§ TASK DETAILS:
Filter these records by the string "inverters", copying each line that holds it.

----- GIVEN RECORDS -----

`src/rtl/core/mtss_pkg.sv`:
```
// Shared types and constants for the multi-track step sequencer.
// Depends on nothing; used by the controller, the datapath and the top level.
package mtss_pkg;

	localparam logic [1:0] REQ_TICK   = 2'd0;
	localparam logic [1:0] REQ_SYNC   = 2'd1;
	localparam logic [1:0] REQ_WRITE  = 2'd2;
	localparam logic [1:0] REQ_UNUSED = 2'd3;

	localparam logic [2:0] CFG_ENABLED   = 3'd0;
	localparam logic [2:0] CFG_SPS       = 3'd1;
	localparam logic [2:0] CFG_GLIDE     = 3'd2;
	localparam logic [2:0] CFG_LENGTHS   = 3'd3;
	localparam logic [2:0] CFG_MODES     = 3'd4;
	localparam logic [2:0] CFG_SMOOTH    = 3'd5;

	localparam logic [1:0] MODE_FWD    = 2'd0;
	localparam logic [1:0] MODE_BWD    = 2'd1;
	localparam logic [1:0] MODE_BOUNCE = 2'd2;
	localparam logic [1:0] MODE_RAND   = 2'd3;

	localparam logic [31:0] LCG_MUL = 32'd1664525;
	localparam logic [31:0] LCG_ADD = 32'd1013904223;
	localparam logic [16:0] MAX_ADVANCES = 17'd65536;

	localparam logic [16:0] GF_MIN = 17'd655;
	localparam logic [16:0] GF_MAX = 17'd65536;

	// Commands from the controller to the datapath.
	typedef struct packed {
		logic load;      // add the samples to the counter while enabled
		logic sync_clr;  // clear the counter for key sync
		logic cnt_sub;   // subtract one step length from the counter
		logic cnt_mod;   // iterative reduction of a backlog
		logic adv;       // advance the selected track
		logic rem;       // one step of the position remainder
		logic tbl_wr;    // write the step table
		logic rd;        // read the step table for the selected track
		logic upd;       // update the selected track's output value
		logic sync_rd;   // read step 0 of the selected track
		logic sync_trk;  // restart the selected track
		logic emit;      // present the selected track as a result
		logic [2:0] trk; // selected track
	} mtss_cmd_t;

	// Status from the datapath to the controller.
	typedef struct packed {
		logic cnt_ge;    // counter at or above the step length
		logic rem_need;  // the selected track's advance needs a remainder
		logic rem_done;  // the remainder finishes in this cycle
	} mtss_sts_t;

endpackage

```
`src/rtl/core/multi_track_mod_step_sequencer.sv`:
```
// Top level of the multi-track step sequencer: configuration registers and wiring.
// Depends on mtss_pkg, mtss_ctrl and mtss_dp.
// An enabled tick keeps busy high through one counter check when no step falls due, then
// a table read and an output update per track, then one result per track. Each step
// advance adds one counter check and, per track, an advance plus a bit-serial remainder of
// a five-bit dividend for forward and backward or of the 32-bit LCG value for random;
// bounce needs no remainder. The single table read port and the shared remainder unit make
// these steps sequential. A disabled tick goes straight to the results. A counter left over
// after 65536 advances is reduced one subtraction a cycle. Key sync reads step 0 and
// restarts each selected track in turn, and a table write leaves busy low. Results follow in
// the cycle after their emit state, one per cycle on strobe, track 0 first, and cannot be
// held off; start is taken only while busy is low.
module multi_track_mod_step_sequencer #(
	parameter int TRACK_COUNT = 6,
	parameter int STEP_COUNT  = 16
) (
	input  logic        clk,
	input  logic        arst_n,
	input  logic        start,
	output logic        busy,
	input  logic [1:0]  req_type,
	input  logic [15:0] num_samples,
	input  logic [2:0]  first_track,
	input  logic [3:0]  track_count,
	input  logic [2:0]  write_track,
	input  logic [3:0]  write_step,
	input  logic [15:0] step_value,
	input  logic        cfg_we,
	input  logic [2:0]  cfg_index,
	input  logic [31:0] cfg_data,
	output logic        strobe,
	output logic [2:0]  track_index,
	output logic [15:0] track_value,
	output logic [3:0]  current_position,
	output logic        last
);

	logic        enabled_q;
	logic [31:0] sps_q;
	logic [16:0] glide_q;
	logic [23:0] lengths_q;
	logic [11:0] modes_q;
	logic [5:0]  smooth_q;
	mtss_pkg::mtss_cmd_t cmd;
	mtss_pkg::mtss_sts_t sts;

	always_ff @(posedge clk or negedge arst_n) begin
		if (!arst_n) begin
			enabled_q <= 1'b1;
			sps_q <= 32'd1411200;
			glide_q <= 17'd18500;
			lengths_q <= 24'hFFFFFF;
			modes_q <= '0;
			smooth_q <= '0;
		end else if (cfg_we) begin
			case (cfg_index)
				mtss_pkg::CFG_ENABLED: enabled_q <= cfg_data[0];
				mtss_pkg::CFG_SPS:     sps_q <= cfg_data;
				mtss_pkg::CFG_GLIDE:   glide_q <= cfg_data[16:0];
				mtss_pkg::CFG_LENGTHS: lengths_q <= cfg_data[23:0];
				mtss_pkg::CFG_MODES:   modes_q <= cfg_data[11:0];
				mtss_pkg::CFG_SMOOTH:  smooth_q <= cfg_data[5:0];
				default: ;
			endcase
		end
	end

	mtss_ctrl #(.TRACK_COUNT(TRACK_COUNT)) u_ctrl (
		.clk(clk), .arst_n(arst_n), .start(start), .req_type(req_type),
		.first_track(first_track), .track_count(track_count), .enabled(enabled_q),
		.sts(sts), .cmd(cmd), .busy(busy)
	);

	mtss_dp #(.TRACK_COUNT(TRACK_COUNT), .STEP_COUNT(STEP_COUNT)) u_dp (
		.clk(clk), .arst_n(arst_n), .cmd(cmd), .sts(sts),
		.num_samples(num_samples), .write_track(write_track), .write_step(write_step),
		.step_value(step_value), .enabled(enabled_q), .samples_per_step(sps_q),
		.glide_factor(glide_q), .track_lengths(lengths_q), .track_modes(modes_q),
		.track_smooth(smooth_q), .out_valid(strobe), .track_index(track_index),
		.track_value(track_value), .current_position(current_position), .last(last)
	);

	a_last_strobe: assert property (@(posedge clk) disable iff (!arst_n)
		strobe && last |=> !strobe) else $error("result after final track");
	a_busy_strobe: assert property (@(posedge clk) disable iff (!arst_n)
		strobe && !last |-> busy) else $error("result while idle");
	a_start_busy: assert property (@(posedge clk) disable iff (!arst_n)
		start && !busy && req_type == mtss_pkg::REQ_WRITE |=> !busy)
		else $error("write stayed busy");

endmodule

```
`src/rtl/core/mtss_ctrl.sv`:
```
// Controller state machine for the multi-track step sequencer.
// Depends on mtss_pkg; drives the datapath only through command and status.
module mtss_ctrl #(
	parameter int TRACK_COUNT = 6
) (
	input  logic                clk,
	input  logic                arst_n,
	input  logic                start,
	input  logic [1:0]          req_type,
	input  logic [2:0]          first_track,
	input  logic [3:0]          track_count,
	input  logic                enabled,
	input  mtss_pkg::mtss_sts_t sts,
	output mtss_pkg::mtss_cmd_t cmd,
	output logic                busy
);

	typedef enum logic [3:0] {
		ST_IDLE, ST_COUNT, ST_ADV, ST_REM, ST_MOD, ST_READ, ST_UPD, ST_EMIT,
		ST_SYNC_RD, ST_SYNC
	} state_t;

	localparam logic [2:0] LAST_TRK = 3'(TRACK_COUNT - 1);

	state_t state_q;
	logic [2:0] trk_q;
	logic [16:0] nadv_q;
	logic [3:0] sync_end_q;
	logic [3:0] sync_end;
	logic [4:0] sum;
	logic acc;

	always_comb begin
		sum = {2'b0, first_track} + {1'b0, track_count};
		if (sum > 5'(TRACK_COUNT)) begin
			sync_end = 4'(TRACK_COUNT);
		end else begin
			sync_end = sum[3:0];
		end
	end

	always_comb begin
		cmd = '0;
		cmd.trk = trk_q;
		acc = (state_q == ST_IDLE) && start;
		cmd.load = acc && (req_type == mtss_pkg::REQ_TICK);
		cmd.tbl_wr = acc && (req_type == mtss_pkg::REQ_WRITE);
		cmd.sync_clr = acc && (req_type == mtss_pkg::REQ_SYNC);
		case (state_q)
			ST_COUNT: begin
				cmd.cnt_sub = sts.cnt_ge && (nadv_q != mtss_pkg::MAX_ADVANCES);
			end
			ST_ADV:     cmd.adv = 1'b1;
			ST_REM:     cmd.rem = 1'b1;
			ST_MOD:     cmd.cnt_mod = 1'b1;
			ST_READ:    cmd.rd = 1'b1;
			ST_UPD:     cmd.upd = 1'b1;
			ST_EMIT:    cmd.emit = 1'b1;
			ST_SYNC_RD: cmd.sync_rd = 1'b1;
			ST_SYNC:    cmd.sync_trk = 1'b1;
			default: ;
		endcase
	end

	assign busy = (state_q != ST_IDLE);

	always_ff @(posedge clk or negedge arst_n) begin
		if (!arst_n) begin
			state_q <= ST_IDLE;
			trk_q <= '0;
			nadv_q <= '0;
			sync_end_q <= '0;
		end else begin
			case (state_q)
				ST_IDLE: begin
					nadv_q <= '0;
					trk_q <= '0;
					if (start) begin
						case (req_type)
							mtss_pkg::REQ_TICK: begin
								state_q <= enabled ? ST_COUNT : ST_EMIT;
							end
							mtss_pkg::REQ_SYNC: begin
								trk_q <= first_track;
								sync_end_q <= sync_end;
								if ({1'b0, first_track} < sync_end) begin
									state_q <= ST_SYNC_RD;
								end
							end
							default: ;
						endcase
					end
				end
				ST_COUNT: begin
					trk_q <= '0;
					if (!sts.cnt_ge) begin
						state_q <= ST_READ;
					end else if (nadv_q == mtss_pkg::MAX_ADVANCES) begin
						state_q <= ST_MOD;
					end else begin
						nadv_q <= nadv_q + 17'd1;
						state_q <= ST_ADV;
					end
				end
				ST_ADV: begin
					if (sts.rem_need) begin
						state_q <= ST_REM;
					end else if (trk_q == LAST_TRK) begin
						trk_q <= '0;
						state_q <= ST_COUNT;
					end else begin
						trk_q <= trk_q + 3'd1;
					end
				end
				ST_REM: begin
					if (sts.rem_done) begin
						if (trk_q == LAST_TRK) begin
							trk_q <= '0;
							state_q <= ST_COUNT;
						end else begin
							trk_q <= trk_q + 3'd1;
							state_q <= ST_ADV;
						end
					end
				end
				ST_MOD: begin
					if (!sts.cnt_ge) begin
						state_q <= ST_READ;
					end
				end
				ST_READ: state_q <= ST_UPD;
				ST_UPD: begin
					if (trk_q == LAST_TRK) begin
						trk_q <= '0;
						state_q <= ST_EMIT;
					end else begin
						trk_q <= trk_q + 3'd1;
						state_q <= ST_READ;
					end
				end
				ST_EMIT: begin
					if (trk_q == LAST_TRK) begin
						trk_q <= '0;
						state_q <= ST_IDLE;
					end else begin
						trk_q <= trk_q + 3'd1;
					end
				end
				ST_SYNC_RD: state_q <= ST_SYNC;
				ST_SYNC: begin
					if ({1'b0, trk_q} + 4'd1 >= sync_end_q) begin
						state_q <= ST_IDLE;
					end else begin
						trk_q <= trk_q + 3'd1;
						state_q <= ST_SYNC_RD;
					end
				end
				default: state_q <= ST_IDLE;
			endcase
		end
	end

endmodule

```
`src/rtl/core/mtss_dp.sv`:
```
// Datapath of the multi-track step sequencer: counter, LCG, track state and table.
// Depends on mtss_pkg; driven by mtss_ctrl through command signals.
module mtss_dp #(
	parameter int TRACK_COUNT = 6,
	parameter int STEP_COUNT  = 16
) (
	input  logic                clk,
	input  logic                arst_n,
	input  mtss_pkg::mtss_cmd_t cmd,
	output mtss_pkg::mtss_sts_t sts,
	input  logic [15:0]         num_samples,
	input  logic [2:0]          write_track,
	input  logic [3:0]          write_step,
	input  logic [15:0]         step_value,
	input  logic                enabled,
	input  logic [31:0]         samples_per_step,
	input  logic [16:0]         glide_factor,
	input  logic [23:0]         track_lengths,
	input  logic [11:0]         track_modes,
	input  logic [5:0]          track_smooth,
	output logic                out_valid,
	output logic [2:0]          track_index,
	output logic [15:0]         track_value,
	output logic [3:0]          current_position,
	output logic                last
);

	localparam int DEPTH = TRACK_COUNT * STEP_COUNT;
	localparam int AW = $clog2(DEPTH);

	logic [15:0] table_q [DEPTH];
	logic [15:0] rd_q;
	logic [3:0]  pos_q [TRACK_COUNT];
	logic        up_q [TRACK_COUNT];
	logic [15:0] sm_q [TRACK_COUNT];
	logic [33:0] cnt_q;
	logic [31:0] lcg_q;
	logic [31:0] dvd_q;
	logic [3:0]  rem_q;
	logic [5:0]  rem_cnt_q;
	logic [33:0] sps;
	logic [16:0] gf;
	logic [4:0]  len;
	logic [1:0]  mode;
	logic        smooth;
	logic [3:0]  p;
	logic [3:0]  p_nxt;
	logic        up_nxt;
	logic [31:0] lcg_nxt;
	logic [4:0]  small_dvd;
	logic [4:0]  rem_sh;
	logic [4:0]  rem_nxt;
	logic [AW-1:0] rd_addr;
	logic [AW-1:0] wr_addr;
	logic [15:0] cur;
	logic [15:0] diff;
	logic [32:0] prod;
	logic [16:0] q;
	logic [15:0] glided;
	logic [33:0] shifted;

	always_comb begin
		sps = (samples_per_step < 32'd256) ? 34'd256 : {2'b0, samples_per_step};
		gf = glide_factor;
		if (gf < mtss_pkg::GF_MIN) gf = mtss_pkg::GF_MIN;
		if (gf > mtss_pkg::GF_MAX) gf = mtss_pkg::GF_MAX;
		len = (cmd.trk < 3'd6) ? {1'b0, track_lengths[4*cmd.trk +: 4]} + 5'd1 : 5'd1;
		if (len > 5'(STEP_COUNT)) len = 5'(STEP_COUNT);
		mode = (cmd.trk < 3'd6) ? track_modes[2*cmd.trk +: 2] : mtss_pkg::MODE_FWD;
		smooth = (cmd.trk < 3'd6) ? track_smooth[cmd.trk] : 1'b0;
		p = pos_q[cmd.trk];
		up_nxt = up_q[cmd.trk];
		lcg_nxt = lcg_q * mtss_pkg::LCG_MUL + mtss_pkg::LCG_ADD;
		p_nxt = p;
		case (mode)
			mtss_pkg::MODE_BOUNCE: begin
				if (up_q[cmd.trk]) begin
					if ({1'b0, p} + 5'd1 >= len - 5'd1) begin
						p_nxt = 4'(len - 5'd1);
						up_nxt = 1'b0;
					end else begin
						p_nxt = p + 4'd1;
					end
				end else begin
					if (p <= 4'd1) begin
						p_nxt = 4'd0;
						up_nxt = 1'b1;
					end else begin
						p_nxt = p - 4'd1;
					end
				end
			end
			default: ;
		endcase
		// Forward, backward and random positions are remainders by the length, one bit a cycle.
		small_dvd = (mode == mtss_pkg::MODE_BWD) ? ({1'b0, p} + len - 5'd1)
			: ({1'b0, p} + 5'd1);
		rem_sh = {rem_q, dvd_q[31]};
		rem_nxt = (rem_sh >= len) ? rem_sh - len : rem_sh;
		rd_addr = AW'(cmd.trk * STEP_COUNT + p);
		wr_addr = AW'(write_track * STEP_COUNT + write_step);
		cur = sm_q[cmd.trk];
		diff = (rd_q >= cur) ? rd_q - cur : cur - rd_q;
		prod = {17'd0, diff} * {16'd0, gf} + 33'd32768;
		q = prod[32:16];
		glided = (rd_q >= cur) ? cur + q[15:0] : cur - q[15:0];
		shifted = {10'd0, num_samples, 8'd0};
		sts.cnt_ge = (cnt_q >= sps);
		sts.rem_need = (mode != mtss_pkg::MODE_BOUNCE);
		sts.rem_done = (rem_cnt_q == 6'd1);
	end

	always_ff @(posedge clk) begin
		if (cmd.tbl_wr && ({1'b0, write_track} < 4'(TRACK_COUNT))
			&& ({1'b0, write_step} < 5'(STEP_COUNT))) begin
			table_q[wr_addr] <= step_value;
		end
		if (cmd.rd || cmd.sync_rd) begin
			rd_q <= table_q[cmd.sync_rd ? AW'(cmd.trk * STEP_COUNT) : rd_addr];
		end
		track_index <= cmd.trk;
		track_value <= enabled ? sm_q[cmd.trk] : 16'd0;
		current_position <= pos_q[cmd.trk];
		last <= (cmd.trk == 3'(TRACK_COUNT - 1));
	end

	always_ff @(posedge clk or negedge arst_n) begin
		if (!arst_n) begin
			cnt_q <= '0;
			lcg_q <= 32'd1;
			dvd_q <= '0;
			rem_q <= '0;
			rem_cnt_q <= '0;
			out_valid <= 1'b0;
			for (int i = 0; i < TRACK_COUNT; i++) begin
				pos_q[i] <= '0;
				up_q[i] <= 1'b1;
				sm_q[i] <= '0;
			end
		end else begin
			out_valid <= cmd.emit;
			if (cmd.sync_clr) begin
				cnt_q <= '0;
			end else if (cmd.load && enabled) begin
				cnt_q <= cnt_q + shifted;
			end else if ((cmd.cnt_sub || cmd.cnt_mod) && sts.cnt_ge) begin
				cnt_q <= cnt_q - sps;
			end
			if (cmd.adv) begin
				if (mode == mtss_pkg::MODE_BOUNCE) begin
					pos_q[cmd.trk] <= p_nxt;
					up_q[cmd.trk] <= up_nxt;
				end else begin
					rem_q <= '0;
					if (mode == mtss_pkg::MODE_RAND) begin
						lcg_q <= lcg_nxt;
						dvd_q <= lcg_nxt;
						rem_cnt_q <= 6'd32;
					end else begin
						dvd_q <= {small_dvd, 27'd0};
						rem_cnt_q <= 6'd5;
					end
				end
			end
			if (cmd.rem) begin
				rem_q <= rem_nxt[3:0];
				dvd_q <= {dvd_q[30:0], 1'b0};
				rem_cnt_q <= rem_cnt_q - 6'd1;
				if (rem_cnt_q == 6'd1) begin
					pos_q[cmd.trk] <= rem_nxt[3:0];
				end
			end
			if (cmd.upd) begin
				sm_q[cmd.trk] <= smooth ? glided : rd_q;
			end
			if (cmd.sync_trk) begin
				pos_q[cmd.trk] <= '0;
				up_q[cmd.trk] <= 1'b1;
				sm_q[cmd.trk] <= rd_q;
			end
		end
	end

endmodule

```
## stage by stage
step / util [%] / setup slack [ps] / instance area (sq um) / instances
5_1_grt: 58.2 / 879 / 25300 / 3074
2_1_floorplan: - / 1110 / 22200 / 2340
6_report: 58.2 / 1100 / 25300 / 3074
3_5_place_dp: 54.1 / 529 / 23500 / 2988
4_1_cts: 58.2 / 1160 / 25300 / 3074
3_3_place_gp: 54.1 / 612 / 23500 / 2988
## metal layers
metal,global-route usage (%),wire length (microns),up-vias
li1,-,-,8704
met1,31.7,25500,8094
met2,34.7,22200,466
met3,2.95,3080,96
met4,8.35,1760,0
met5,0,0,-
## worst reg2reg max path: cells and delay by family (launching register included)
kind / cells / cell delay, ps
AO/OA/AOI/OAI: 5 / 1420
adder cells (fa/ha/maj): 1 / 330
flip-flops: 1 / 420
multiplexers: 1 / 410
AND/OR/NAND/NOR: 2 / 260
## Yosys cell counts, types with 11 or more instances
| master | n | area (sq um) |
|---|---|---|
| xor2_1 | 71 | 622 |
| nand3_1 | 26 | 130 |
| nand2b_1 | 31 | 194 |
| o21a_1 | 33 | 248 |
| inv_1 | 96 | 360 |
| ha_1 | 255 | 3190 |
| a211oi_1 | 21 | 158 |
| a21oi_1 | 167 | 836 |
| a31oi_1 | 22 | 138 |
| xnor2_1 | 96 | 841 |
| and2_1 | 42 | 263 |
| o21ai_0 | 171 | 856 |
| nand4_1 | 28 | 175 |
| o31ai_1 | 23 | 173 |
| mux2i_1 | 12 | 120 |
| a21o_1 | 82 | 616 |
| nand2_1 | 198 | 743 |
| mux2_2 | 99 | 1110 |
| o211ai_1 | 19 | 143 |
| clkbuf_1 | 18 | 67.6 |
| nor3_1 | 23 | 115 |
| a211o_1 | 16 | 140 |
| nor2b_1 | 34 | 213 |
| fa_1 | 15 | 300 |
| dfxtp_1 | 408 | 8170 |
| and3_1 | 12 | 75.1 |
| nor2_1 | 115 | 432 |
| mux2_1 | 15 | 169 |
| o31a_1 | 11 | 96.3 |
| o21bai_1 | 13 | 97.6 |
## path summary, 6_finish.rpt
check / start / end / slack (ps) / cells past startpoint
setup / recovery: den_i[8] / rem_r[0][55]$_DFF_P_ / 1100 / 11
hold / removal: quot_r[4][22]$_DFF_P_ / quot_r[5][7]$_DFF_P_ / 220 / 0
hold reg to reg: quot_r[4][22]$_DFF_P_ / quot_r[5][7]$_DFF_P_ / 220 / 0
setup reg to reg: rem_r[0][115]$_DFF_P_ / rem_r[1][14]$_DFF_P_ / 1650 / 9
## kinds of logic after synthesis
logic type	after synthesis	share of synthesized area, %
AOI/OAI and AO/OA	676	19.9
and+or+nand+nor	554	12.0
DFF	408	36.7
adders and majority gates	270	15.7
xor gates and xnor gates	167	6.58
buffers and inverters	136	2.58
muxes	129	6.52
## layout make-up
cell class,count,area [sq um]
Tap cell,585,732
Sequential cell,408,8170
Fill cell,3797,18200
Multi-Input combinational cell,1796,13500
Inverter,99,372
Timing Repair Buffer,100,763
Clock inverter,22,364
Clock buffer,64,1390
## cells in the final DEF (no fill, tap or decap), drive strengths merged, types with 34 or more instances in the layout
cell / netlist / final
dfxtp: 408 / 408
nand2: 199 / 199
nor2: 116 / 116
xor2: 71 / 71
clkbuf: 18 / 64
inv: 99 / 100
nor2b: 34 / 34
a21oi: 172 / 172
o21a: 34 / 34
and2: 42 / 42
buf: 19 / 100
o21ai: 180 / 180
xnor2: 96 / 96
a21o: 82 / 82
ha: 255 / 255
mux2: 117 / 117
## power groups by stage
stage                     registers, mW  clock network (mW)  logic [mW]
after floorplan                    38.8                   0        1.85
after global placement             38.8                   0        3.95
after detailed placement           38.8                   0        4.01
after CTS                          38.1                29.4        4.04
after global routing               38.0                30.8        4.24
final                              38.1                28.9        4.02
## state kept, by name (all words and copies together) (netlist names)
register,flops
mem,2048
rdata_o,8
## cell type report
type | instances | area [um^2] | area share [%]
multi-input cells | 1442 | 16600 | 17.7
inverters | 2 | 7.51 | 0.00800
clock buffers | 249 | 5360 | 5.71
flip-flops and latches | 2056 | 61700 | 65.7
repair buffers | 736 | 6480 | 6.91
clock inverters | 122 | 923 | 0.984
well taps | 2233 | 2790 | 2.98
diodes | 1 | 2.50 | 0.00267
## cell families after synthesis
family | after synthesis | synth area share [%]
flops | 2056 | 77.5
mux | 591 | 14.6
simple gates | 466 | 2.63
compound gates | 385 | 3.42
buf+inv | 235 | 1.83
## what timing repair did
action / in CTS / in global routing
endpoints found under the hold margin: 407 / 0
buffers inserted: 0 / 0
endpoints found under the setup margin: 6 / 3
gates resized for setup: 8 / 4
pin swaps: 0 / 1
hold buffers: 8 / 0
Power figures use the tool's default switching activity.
==> src/hw/rtl/assert_macros.svh <==
// Assertion macros for the RTL file that carries concurrent checks.
`ifndef ASSERT_MACROS_SVH
`define ASSERT_MACROS_SVH

// Whenever the antecedent holds, the consequent must hold in the same cycle.
`define ASSERT_IMPLIES(label, clk, rst_n, ante, cons) \
    label: assert property (@(posedge clk) disable iff (!(rst_n)) (ante) |-> (cons)) \
        else $error("assertion failed");

// Whenever the antecedent holds, the consequent must hold in the next cycle.
`define ASSERT_NEXT(label, clk, rst_n, ante, cons) \
    label: assert property (@(posedge clk) disable iff (!(rst_n)) (ante) |=> (cons)) \
        else $error("assertion failed");

`endif

==> src/hw/rtl/hmf_pkg.sv <==
// Package of the HTTP message framer: widths, character codes, key text and result type.
package hmf_pkg;

    localparam int LENGTH_BITS = 32;
    localparam int OUT_LEN_BITS = 32;
    localparam int KEY_LEN = 15;

    localparam logic [7:0] CHAR_CR    = 8'h0D;
    localparam logic [7:0] CHAR_LF    = 8'h0A;
    localparam logic [7:0] CHAR_SPACE = 8'h20;
    localparam logic [7:0] CHAR_ZERO  = 8'h30;
    localparam logic [7:0] CHAR_NINE  = 8'h39;

    // One result item as it travels from the parser to the output register.
    typedef struct packed {
        logic [7:0]              out_byte;
        logic                    in_body;
        logic                    header_last;
        logic                    message_last;
        logic                    length_found;
        logic [OUT_LEN_BITS-1:0] body_length;
    } t_result;

    // Text of the key "Content-Length:", one character per index.
    function automatic logic [7:0] key_char(input logic [3:0] idx);
        logic [7:0] c;
        case (idx)
            4'd0:    c = "C";
            4'd1:    c = "o";
            4'd2:    c = "n";
            4'd3:    c = "t";
            4'd4:    c = "e";
            4'd5:    c = "n";
            4'd6:    c = "t";
            4'd7:    c = "-";
            4'd8:    c = "L";
            4'd9:    c = "e";
            4'd10:   c = "n";
            4'd11:   c = "g";
            4'd12:   c = "t";
            4'd13:   c = "h";
            4'd14:   c = ":";
            default: c = 8'h00;
        endcase
        return c;
    endfunction

endpackage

-----

§ EXERCISE SOLUTION:
buffers and inverters	136	2.58
inverters | 2 | 7.51 | 0.00800
clock inverters | 122 | 923 | 0.984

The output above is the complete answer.